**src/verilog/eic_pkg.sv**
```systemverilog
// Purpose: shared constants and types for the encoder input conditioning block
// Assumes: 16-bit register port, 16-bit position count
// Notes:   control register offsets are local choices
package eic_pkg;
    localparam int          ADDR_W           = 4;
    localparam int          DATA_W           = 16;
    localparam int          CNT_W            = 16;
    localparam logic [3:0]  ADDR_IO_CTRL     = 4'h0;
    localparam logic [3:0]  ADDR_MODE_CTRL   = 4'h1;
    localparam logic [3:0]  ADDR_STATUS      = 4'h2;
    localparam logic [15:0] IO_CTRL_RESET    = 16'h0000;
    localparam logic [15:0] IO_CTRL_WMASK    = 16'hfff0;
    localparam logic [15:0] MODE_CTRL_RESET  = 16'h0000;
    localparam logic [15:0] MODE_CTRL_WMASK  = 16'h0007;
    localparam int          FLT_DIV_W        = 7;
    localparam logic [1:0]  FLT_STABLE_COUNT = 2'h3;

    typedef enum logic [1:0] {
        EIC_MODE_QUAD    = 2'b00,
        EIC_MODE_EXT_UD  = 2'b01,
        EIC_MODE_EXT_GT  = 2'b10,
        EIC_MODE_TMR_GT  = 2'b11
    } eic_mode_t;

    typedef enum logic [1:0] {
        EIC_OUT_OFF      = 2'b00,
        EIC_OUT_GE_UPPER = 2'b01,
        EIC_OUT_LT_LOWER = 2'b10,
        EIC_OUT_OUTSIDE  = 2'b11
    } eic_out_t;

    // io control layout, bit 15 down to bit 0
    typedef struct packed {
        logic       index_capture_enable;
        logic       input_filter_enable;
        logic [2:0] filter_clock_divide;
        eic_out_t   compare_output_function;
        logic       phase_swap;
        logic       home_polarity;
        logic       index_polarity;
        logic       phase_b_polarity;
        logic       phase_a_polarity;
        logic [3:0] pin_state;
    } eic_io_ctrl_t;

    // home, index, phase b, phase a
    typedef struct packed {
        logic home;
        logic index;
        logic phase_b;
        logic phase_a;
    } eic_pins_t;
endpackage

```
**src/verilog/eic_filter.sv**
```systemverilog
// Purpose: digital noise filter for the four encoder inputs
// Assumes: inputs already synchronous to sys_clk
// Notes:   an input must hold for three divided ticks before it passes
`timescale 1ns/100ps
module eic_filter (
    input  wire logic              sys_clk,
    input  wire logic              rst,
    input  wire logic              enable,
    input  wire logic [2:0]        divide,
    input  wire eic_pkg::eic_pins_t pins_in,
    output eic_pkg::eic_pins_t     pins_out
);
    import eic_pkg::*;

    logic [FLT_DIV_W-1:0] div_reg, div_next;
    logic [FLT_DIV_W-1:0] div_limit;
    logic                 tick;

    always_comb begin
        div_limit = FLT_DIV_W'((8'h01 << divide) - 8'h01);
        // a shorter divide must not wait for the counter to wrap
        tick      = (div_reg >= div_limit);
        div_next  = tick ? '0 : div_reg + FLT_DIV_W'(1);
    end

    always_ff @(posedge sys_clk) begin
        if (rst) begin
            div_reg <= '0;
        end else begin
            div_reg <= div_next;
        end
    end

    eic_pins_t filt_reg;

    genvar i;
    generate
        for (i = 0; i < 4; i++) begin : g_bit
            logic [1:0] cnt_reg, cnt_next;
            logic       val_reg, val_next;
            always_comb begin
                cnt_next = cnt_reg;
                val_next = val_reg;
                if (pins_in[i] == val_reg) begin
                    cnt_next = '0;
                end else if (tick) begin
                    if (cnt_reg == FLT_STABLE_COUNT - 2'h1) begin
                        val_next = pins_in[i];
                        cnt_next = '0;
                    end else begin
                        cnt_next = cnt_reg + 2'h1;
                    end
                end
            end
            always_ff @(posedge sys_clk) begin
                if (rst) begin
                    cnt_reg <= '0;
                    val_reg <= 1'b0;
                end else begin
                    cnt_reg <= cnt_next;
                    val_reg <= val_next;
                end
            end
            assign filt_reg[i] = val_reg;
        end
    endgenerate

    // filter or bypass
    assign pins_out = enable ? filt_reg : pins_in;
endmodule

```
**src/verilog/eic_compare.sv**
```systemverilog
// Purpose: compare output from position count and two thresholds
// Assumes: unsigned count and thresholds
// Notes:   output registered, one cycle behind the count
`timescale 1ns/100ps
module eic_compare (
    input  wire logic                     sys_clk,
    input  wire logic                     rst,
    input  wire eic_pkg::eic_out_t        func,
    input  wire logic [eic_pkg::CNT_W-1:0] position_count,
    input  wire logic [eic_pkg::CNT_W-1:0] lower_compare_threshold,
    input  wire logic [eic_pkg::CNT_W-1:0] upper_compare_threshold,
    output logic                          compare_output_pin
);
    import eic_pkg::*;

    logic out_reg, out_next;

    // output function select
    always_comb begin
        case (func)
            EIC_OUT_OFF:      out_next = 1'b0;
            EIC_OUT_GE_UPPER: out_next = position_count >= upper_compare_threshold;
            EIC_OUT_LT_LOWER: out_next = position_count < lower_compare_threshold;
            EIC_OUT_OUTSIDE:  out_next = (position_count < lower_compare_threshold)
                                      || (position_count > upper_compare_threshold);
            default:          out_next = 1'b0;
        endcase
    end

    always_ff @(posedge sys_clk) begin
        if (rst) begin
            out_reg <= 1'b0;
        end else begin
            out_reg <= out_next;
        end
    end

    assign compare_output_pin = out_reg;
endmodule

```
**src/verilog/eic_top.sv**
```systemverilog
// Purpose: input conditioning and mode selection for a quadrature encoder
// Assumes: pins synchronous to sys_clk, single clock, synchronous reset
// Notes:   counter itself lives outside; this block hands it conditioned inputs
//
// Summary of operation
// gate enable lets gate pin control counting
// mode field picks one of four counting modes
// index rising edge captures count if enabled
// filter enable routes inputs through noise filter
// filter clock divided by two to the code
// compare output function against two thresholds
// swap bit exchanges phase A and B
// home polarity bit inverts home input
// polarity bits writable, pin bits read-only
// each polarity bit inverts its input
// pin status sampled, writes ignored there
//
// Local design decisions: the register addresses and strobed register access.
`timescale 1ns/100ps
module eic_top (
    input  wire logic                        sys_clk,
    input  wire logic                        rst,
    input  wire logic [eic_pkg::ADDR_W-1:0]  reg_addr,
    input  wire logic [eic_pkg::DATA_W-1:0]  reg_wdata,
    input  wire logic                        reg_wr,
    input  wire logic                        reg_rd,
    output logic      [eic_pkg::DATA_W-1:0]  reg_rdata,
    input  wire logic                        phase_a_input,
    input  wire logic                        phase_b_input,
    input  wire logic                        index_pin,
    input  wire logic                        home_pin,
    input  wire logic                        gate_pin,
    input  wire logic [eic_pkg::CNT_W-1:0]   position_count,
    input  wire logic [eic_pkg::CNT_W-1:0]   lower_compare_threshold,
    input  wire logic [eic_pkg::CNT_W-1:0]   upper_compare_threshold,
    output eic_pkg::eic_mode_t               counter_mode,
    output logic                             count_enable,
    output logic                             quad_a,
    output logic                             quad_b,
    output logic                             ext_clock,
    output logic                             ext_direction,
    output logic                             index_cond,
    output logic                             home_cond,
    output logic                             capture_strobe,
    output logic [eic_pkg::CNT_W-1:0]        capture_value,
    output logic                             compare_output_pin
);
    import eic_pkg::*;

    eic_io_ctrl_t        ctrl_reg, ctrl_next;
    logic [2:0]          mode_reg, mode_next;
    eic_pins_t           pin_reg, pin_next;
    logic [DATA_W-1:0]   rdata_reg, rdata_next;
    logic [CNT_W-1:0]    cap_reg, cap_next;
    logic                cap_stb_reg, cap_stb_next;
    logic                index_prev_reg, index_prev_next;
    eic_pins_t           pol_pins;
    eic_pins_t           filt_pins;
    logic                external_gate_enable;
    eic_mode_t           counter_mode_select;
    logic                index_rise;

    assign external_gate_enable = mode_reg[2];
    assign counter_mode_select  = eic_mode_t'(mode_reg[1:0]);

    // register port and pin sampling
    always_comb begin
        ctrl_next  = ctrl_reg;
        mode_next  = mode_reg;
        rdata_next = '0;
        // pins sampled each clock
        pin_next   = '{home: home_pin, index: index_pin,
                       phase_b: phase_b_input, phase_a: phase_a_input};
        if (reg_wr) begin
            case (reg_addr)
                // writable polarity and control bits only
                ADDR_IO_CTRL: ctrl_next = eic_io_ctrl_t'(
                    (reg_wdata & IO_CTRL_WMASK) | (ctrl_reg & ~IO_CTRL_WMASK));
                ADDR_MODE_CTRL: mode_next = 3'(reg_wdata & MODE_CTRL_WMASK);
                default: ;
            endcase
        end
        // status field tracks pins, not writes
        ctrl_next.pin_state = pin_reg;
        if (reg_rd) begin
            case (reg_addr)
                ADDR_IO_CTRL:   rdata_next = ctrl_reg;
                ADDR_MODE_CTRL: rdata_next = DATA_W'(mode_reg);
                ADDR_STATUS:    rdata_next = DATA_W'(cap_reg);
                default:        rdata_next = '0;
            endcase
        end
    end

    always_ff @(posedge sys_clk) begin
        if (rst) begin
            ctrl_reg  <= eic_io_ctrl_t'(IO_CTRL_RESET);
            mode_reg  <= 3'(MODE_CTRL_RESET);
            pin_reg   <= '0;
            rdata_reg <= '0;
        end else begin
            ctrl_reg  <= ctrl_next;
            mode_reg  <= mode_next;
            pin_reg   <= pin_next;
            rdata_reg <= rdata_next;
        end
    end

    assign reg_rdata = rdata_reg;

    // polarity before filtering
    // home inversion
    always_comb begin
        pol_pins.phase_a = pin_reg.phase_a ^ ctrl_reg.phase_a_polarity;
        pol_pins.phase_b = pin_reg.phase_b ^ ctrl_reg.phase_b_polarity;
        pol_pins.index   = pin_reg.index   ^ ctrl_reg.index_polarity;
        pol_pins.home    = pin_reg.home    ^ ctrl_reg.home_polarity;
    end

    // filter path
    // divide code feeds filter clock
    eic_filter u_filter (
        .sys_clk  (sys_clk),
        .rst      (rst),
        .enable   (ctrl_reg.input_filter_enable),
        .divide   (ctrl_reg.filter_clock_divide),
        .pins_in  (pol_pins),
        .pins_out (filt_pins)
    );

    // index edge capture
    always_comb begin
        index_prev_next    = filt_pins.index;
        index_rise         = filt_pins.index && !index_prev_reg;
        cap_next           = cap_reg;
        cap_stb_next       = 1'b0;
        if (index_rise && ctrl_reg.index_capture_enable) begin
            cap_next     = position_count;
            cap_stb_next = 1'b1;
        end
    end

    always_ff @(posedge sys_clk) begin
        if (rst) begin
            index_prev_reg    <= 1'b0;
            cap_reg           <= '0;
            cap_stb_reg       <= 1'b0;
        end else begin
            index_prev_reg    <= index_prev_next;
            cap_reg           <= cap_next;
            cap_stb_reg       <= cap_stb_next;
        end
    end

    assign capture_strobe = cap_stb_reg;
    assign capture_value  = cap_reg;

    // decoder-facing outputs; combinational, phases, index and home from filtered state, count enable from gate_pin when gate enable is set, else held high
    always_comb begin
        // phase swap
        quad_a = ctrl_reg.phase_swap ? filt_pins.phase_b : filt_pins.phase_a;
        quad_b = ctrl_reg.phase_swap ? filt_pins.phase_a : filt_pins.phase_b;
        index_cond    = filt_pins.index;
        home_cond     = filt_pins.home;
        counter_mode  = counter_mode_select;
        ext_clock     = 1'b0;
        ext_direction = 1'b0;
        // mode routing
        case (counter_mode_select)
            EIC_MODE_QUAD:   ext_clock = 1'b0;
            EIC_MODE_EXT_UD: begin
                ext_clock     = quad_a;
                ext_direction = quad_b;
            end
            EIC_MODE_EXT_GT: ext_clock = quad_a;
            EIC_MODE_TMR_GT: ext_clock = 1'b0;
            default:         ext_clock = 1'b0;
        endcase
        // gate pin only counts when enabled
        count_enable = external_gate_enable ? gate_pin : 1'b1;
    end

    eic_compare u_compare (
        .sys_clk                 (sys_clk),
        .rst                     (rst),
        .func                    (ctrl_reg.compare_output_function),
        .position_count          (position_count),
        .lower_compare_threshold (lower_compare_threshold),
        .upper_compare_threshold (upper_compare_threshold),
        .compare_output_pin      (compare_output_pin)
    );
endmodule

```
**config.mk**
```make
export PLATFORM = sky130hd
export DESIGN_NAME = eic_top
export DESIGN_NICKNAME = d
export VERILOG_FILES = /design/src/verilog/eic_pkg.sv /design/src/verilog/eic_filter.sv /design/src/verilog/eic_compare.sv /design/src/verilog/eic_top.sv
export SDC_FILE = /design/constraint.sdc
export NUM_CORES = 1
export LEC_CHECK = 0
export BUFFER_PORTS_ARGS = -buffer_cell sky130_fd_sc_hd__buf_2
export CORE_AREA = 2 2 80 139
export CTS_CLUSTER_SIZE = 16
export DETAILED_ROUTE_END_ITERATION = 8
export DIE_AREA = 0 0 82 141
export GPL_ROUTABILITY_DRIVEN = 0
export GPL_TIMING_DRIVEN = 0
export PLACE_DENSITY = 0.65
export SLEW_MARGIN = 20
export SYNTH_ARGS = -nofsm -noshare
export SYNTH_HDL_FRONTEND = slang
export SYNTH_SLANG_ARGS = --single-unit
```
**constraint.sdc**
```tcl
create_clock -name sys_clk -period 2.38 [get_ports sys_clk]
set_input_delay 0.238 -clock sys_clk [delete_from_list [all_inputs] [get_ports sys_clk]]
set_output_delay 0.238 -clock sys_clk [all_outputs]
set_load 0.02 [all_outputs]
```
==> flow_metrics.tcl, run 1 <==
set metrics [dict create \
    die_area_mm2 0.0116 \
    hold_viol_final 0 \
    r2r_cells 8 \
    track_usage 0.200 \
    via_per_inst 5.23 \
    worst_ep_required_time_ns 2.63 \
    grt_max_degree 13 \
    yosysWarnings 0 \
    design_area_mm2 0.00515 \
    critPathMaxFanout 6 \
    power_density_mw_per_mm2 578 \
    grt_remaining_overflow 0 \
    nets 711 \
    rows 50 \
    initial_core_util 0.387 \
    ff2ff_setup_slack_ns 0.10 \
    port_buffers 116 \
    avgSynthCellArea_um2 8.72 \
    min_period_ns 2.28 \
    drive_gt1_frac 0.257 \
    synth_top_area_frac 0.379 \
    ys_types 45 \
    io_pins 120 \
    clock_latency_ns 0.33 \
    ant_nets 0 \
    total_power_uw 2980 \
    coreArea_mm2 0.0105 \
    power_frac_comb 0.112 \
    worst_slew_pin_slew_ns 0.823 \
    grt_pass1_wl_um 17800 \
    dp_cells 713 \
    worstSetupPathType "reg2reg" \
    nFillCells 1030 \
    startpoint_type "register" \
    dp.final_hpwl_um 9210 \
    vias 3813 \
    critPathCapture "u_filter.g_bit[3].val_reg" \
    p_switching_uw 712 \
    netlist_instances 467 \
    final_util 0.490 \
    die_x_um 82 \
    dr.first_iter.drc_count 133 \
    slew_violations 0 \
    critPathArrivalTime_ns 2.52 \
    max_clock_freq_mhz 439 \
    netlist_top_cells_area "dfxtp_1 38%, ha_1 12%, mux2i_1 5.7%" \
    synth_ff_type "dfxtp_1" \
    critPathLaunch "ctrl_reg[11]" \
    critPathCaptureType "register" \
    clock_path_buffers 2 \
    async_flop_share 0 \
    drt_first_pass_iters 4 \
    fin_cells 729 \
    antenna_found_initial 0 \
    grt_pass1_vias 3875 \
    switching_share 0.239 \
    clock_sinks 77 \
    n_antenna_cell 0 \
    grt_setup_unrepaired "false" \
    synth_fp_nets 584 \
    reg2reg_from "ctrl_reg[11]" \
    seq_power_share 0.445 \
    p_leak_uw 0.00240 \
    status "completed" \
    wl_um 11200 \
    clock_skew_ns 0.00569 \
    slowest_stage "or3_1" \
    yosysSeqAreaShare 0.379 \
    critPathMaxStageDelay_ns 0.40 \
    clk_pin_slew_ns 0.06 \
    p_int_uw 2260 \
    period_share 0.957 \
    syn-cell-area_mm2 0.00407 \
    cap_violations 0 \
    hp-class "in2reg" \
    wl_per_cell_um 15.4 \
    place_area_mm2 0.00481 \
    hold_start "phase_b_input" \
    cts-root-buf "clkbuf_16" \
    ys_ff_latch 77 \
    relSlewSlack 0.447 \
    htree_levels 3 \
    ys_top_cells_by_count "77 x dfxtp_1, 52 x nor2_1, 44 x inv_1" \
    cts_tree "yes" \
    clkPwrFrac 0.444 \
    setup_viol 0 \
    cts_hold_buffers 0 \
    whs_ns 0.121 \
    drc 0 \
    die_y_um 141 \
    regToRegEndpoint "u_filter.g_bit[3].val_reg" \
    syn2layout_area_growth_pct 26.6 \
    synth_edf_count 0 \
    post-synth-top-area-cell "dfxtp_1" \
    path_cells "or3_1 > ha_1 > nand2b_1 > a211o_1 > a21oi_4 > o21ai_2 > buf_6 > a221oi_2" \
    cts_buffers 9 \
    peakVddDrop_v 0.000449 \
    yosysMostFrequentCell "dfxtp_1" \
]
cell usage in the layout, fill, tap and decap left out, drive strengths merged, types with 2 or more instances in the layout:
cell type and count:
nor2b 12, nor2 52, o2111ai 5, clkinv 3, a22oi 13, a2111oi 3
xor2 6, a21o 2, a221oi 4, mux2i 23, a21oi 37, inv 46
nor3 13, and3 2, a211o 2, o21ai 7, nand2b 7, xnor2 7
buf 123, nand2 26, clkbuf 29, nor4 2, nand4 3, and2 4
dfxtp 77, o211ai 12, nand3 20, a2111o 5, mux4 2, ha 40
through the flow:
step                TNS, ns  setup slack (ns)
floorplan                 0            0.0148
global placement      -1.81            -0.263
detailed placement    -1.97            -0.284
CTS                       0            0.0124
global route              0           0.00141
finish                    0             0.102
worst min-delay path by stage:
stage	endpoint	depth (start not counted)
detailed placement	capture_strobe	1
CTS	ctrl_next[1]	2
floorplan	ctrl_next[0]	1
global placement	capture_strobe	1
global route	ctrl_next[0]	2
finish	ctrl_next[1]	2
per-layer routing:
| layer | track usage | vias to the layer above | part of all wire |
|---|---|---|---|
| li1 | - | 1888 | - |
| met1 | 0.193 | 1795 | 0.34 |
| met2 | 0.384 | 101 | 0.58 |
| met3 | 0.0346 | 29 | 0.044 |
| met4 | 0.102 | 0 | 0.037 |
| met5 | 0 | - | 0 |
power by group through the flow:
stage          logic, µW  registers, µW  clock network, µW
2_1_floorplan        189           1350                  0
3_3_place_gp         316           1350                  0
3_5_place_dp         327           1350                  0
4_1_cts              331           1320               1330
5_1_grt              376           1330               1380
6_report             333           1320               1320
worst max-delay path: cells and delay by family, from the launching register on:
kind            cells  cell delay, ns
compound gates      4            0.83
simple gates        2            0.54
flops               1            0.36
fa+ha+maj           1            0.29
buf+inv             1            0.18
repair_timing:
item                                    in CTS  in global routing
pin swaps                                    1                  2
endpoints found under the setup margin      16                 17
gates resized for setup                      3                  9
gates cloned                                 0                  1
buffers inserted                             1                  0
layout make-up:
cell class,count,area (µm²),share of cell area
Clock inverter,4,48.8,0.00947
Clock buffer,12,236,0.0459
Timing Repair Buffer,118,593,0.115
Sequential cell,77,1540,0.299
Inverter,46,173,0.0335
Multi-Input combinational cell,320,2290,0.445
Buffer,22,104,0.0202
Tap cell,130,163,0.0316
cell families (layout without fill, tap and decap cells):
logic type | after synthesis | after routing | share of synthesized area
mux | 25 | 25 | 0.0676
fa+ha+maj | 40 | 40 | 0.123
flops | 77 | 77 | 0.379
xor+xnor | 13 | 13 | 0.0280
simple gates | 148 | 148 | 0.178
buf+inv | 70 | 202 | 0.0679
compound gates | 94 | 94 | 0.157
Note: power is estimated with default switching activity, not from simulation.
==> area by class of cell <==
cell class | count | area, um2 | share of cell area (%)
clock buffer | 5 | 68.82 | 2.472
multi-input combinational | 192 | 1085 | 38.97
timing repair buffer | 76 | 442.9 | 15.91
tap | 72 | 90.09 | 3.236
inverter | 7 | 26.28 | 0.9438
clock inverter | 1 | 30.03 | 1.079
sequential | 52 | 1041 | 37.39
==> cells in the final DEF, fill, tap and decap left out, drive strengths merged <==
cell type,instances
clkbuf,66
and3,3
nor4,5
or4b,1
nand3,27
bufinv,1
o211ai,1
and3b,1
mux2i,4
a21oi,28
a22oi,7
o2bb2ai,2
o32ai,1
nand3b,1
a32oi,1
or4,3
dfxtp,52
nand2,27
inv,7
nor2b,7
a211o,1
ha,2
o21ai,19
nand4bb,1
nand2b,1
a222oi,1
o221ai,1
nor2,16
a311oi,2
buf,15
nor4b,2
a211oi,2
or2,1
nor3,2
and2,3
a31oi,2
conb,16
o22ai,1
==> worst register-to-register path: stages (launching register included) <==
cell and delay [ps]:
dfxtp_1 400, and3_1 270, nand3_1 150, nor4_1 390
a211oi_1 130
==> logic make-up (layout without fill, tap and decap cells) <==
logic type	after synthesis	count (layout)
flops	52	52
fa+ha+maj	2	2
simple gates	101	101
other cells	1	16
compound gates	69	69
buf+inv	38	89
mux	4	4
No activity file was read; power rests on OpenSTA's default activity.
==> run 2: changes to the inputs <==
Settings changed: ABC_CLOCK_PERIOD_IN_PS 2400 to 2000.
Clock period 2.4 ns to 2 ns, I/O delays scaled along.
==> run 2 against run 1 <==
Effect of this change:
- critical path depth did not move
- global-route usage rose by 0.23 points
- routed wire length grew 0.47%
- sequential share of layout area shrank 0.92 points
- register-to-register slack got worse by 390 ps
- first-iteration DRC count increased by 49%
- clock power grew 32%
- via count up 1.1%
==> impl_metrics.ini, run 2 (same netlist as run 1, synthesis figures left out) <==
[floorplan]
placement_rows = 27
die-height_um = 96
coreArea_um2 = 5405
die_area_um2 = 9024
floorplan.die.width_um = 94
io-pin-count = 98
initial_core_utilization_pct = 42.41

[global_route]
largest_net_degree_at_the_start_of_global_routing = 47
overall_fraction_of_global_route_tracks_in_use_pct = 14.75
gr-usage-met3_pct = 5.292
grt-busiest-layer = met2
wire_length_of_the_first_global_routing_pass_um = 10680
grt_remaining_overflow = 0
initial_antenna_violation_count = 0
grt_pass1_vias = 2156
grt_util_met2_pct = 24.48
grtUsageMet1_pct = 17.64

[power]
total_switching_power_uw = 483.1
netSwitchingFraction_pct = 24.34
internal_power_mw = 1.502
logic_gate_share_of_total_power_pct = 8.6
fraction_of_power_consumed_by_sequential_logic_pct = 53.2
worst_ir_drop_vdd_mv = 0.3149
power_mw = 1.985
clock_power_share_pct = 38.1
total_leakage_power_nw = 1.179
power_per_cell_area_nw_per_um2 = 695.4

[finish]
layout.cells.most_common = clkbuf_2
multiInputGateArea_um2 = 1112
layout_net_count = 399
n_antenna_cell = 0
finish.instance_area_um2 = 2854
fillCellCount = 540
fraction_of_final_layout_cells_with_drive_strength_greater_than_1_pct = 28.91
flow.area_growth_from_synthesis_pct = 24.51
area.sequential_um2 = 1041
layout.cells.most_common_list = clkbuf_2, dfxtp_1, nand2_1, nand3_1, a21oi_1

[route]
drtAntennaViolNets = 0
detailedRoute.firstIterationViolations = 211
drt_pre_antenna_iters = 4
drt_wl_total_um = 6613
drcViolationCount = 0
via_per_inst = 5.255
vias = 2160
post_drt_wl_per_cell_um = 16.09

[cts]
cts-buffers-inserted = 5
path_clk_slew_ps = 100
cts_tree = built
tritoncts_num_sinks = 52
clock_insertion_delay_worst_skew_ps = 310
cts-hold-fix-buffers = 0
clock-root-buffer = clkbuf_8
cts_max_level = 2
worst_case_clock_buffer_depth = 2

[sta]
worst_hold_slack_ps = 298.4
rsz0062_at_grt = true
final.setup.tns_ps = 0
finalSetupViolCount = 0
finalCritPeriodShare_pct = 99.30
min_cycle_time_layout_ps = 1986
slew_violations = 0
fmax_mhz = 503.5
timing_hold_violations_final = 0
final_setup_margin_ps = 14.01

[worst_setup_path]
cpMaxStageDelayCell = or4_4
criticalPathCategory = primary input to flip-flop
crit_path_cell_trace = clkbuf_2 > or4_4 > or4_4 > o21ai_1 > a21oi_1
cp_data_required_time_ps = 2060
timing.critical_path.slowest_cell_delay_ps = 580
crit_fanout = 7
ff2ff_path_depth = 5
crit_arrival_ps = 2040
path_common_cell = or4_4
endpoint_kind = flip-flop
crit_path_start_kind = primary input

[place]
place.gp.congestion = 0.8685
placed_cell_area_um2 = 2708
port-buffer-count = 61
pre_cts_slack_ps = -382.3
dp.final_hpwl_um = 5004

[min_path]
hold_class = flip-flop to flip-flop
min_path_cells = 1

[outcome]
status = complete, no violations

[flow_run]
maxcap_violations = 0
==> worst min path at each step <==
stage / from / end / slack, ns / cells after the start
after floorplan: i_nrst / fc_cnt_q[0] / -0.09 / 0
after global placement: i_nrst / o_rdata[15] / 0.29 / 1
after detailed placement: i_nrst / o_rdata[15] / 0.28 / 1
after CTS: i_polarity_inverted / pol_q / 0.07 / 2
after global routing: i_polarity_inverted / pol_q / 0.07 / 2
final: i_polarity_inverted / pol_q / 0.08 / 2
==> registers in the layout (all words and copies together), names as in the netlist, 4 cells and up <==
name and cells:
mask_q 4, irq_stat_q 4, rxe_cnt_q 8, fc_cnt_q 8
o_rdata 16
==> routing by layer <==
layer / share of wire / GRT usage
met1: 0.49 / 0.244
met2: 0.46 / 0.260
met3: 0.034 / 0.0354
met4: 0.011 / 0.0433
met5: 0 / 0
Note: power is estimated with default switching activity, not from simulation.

What to do. Starting at the line above that contains "after CTS: i_polarity_inverted", write out each line exactly until the line that contains "routing by layer" has been written, and stop there.

Task answer.
after CTS: i_polarity_inverted / pol_q / 0.07 / 2
after global routing: i_polarity_inverted / pol_q / 0.07 / 2
final: i_polarity_inverted / pol_q / 0.08 / 2
==> registers in the layout (all words and copies together), names as in the netlist, 4 cells and up <==
name and cells:
mask_q 4, irq_stat_q 4, rxe_cnt_q 8, fc_cnt_q 8
o_rdata 16
==> routing by layer <==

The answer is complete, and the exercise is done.